==> config.mk <==
export PLATFORM = sky130hd
export DESIGN_NAME = stop_mode_ctrl
export DESIGN_NICKNAME = d
export VERILOG_FILES = /design/src/rtl/stop_mode_pkg.sv /design/src/rtl/pm_rst_sync.sv /design/src/rtl/pm_wake_sync.sv /design/src/rtl/pm_mode_decide.sv /design/src/rtl/pm_pin_hold.sv /design/src/rtl/pm_fsm.sv /design/src/rtl/stop_mode_ctrl.sv
export SDC_FILE = /design/constraint.sdc
export NUM_CORES = 1
export LEC_CHECK = 0
export ABC_AREA = 1
export CAP_MARGIN = 15
export CORE_AREA = 5 5 60 76
export DETAILED_ROUTE_END_ITERATION = 10
export DIE_AREA = 0 0 65 81
export PLACE_DENSITY = 0.72
export SYNTH_ARGS = -nofsm -noshare
export SYNTH_HDL_FRONTEND = slang
export SYNTH_SLANG_ARGS = --single-unit
export TNS_END_PERCENT = 100
==> constraint.sdc <==
create_clock -name clk -period 1.53 [get_ports clk]
set_clock_uncertainty 0.15 [all_clocks]
set_input_delay 0.2295 -clock clk [delete_from_list [all_inputs] [get_ports clk]]
set_output_delay 0.2295 -clock clk [all_outputs]
set_load 0.02 [all_outputs]
==> src/rtl/stop_mode_pkg.sv <==
package stop_mode_pkg;
  typedef enum logic [1:0] {
    PM_RUN      = 2'b00,
    PM_LITE     = 2'b01,
    PM_LITE_ACT = 2'b10,
    PM_DEEP     = 2'b11
  } pm_state_e;

  typedef struct packed {
    logic stop_en;
    logic dbg_en;
    logic lvd_en;
    logic lvd_stop_en;
    logic ppd_sel;
  } pm_ctl_t;
endpackage

==> src/rtl/pm_rst_sync.sv <==
module pm_rst_sync #(
  parameter int STAGES = 2
) (
  input  logic clk,
  input  logic arst_n,
  output logic rst_n_o
);
  logic [STAGES-1:0] chain_q;

  always_ff @(posedge clk or negedge arst_n) begin
    if (!arst_n) chain_q <= '0;
    else         chain_q <= {chain_q[STAGES-2:0], 1'b1};
  end

  assign rst_n_o = chain_q[STAGES-1];
endmodule

==> src/rtl/pm_wake_sync.sv <==
module pm_wake_sync #(
  parameter int STAGES = 2
) (
  input  logic clk,
  input  logic rst_n,
  input  logic pin_n,
  output logic low_o
);
  logic [STAGES-1:0] sync_q;
  logic [STAGES-1:0] sync_d;

  generate
    for (genvar i = 0; i < STAGES; i++) begin : g_stage
      if (i == 0) begin : g_first
        assign sync_d[i] = pin_n;
      end else begin : g_next
        assign sync_d[i] = sync_q[i-1];
      end
    end
  endgenerate

  always_ff @(posedge clk or negedge rst_n) begin
    if (!rst_n) sync_q <= '1;
    else        sync_q <= sync_d;
  end

  assign low_o = ~sync_q[STAGES-1];
endmodule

---

- **Work request**
Give back all the data exactly as it was written.

- **Final answer**
==> config.mk <==
export PLATFORM = sky130hd
export DESIGN_NAME = stop_mode_ctrl
export DESIGN_NICKNAME = d
export VERILOG_FILES = /design/src/rtl/stop_mode_pkg.sv /design/src/rtl/pm_rst_sync.sv /design/src/rtl/pm_wake_sync.sv /design/src/rtl/pm_mode_decide.sv /design/src/rtl/pm_pin_hold.sv /design/src/rtl/pm_fsm.sv /design/src/rtl/stop_mode_ctrl.sv
export SDC_FILE = /design/constraint.sdc
export NUM_CORES = 1
export LEC_CHECK = 0
export ABC_AREA = 1
export CAP_MARGIN = 15
export CORE_AREA = 5 5 60 76
export DETAILED_ROUTE_END_ITERATION = 10
export DIE_AREA = 0 0 65 81
export PLACE_DENSITY = 0.72
export SYNTH_ARGS = -nofsm -noshare
export SYNTH_HDL_FRONTEND = slang
export SYNTH_SLANG_ARGS = --single-unit
export TNS_END_PERCENT = 100
==> constraint.sdc <==
create_clock -name clk -period 1.53 [get_ports clk]
set_clock_uncertainty 0.15 [all_clocks]
set_input_delay 0.2295 -clock clk [delete_from_list [all_inputs] [get_ports clk]]
set_output_delay 0.2295 -clock clk [all_outputs]
set_load 0.02 [all_outputs]
==> src/rtl/stop_mode_pkg.sv <==
package stop_mode_pkg;
  typedef enum logic [1:0] {
    PM_RUN      = 2'b00,
    PM_LITE     = 2'b01,
    PM_LITE_ACT = 2'b10,
    PM_DEEP     = 2'b11
  } pm_state_e;

  typedef struct packed {
    logic stop_en;
    logic dbg_en;
    logic lvd_en;
    logic lvd_stop_en;
    logic ppd_sel;
  } pm_ctl_t;
endpackage

==> src/rtl/pm_rst_sync.sv <==
module pm_rst_sync #(
  parameter int STAGES = 2
) (
  input  logic clk,
  input  logic arst_n,
  output logic rst_n_o
);
  logic [STAGES-1:0] chain_q;

  always_ff @(posedge clk or negedge arst_n) begin
    if (!arst_n) chain_q <= '0;
    else         chain_q <= {chain_q[STAGES-2:0], 1'b1};
  end

  assign rst_n_o = chain_q[STAGES-1];
endmodule

==> src/rtl/pm_wake_sync.sv <==
module pm_wake_sync #(
  parameter int STAGES = 2
) (
  input  logic clk,
  input  logic rst_n,
  input  logic pin_n,
  output logic low_o
);
  logic [STAGES-1:0] sync_q;
  logic [STAGES-1:0] sync_d;

  generate
    for (genvar i = 0; i < STAGES; i++) begin : g_stage
      if (i == 0) begin : g_first
        assign sync_d[i] = pin_n;
      end else begin : g_next
        assign sync_d[i] = sync_q[i-1];
      end
    end
  endgenerate

  always_ff @(posedge clk or negedge rst_n) begin
    if (!rst_n) sync_q <= '1;
    else        sync_q <= sync_d;
  end

  assign low_o = ~sync_q[STAGES-1];
endmodule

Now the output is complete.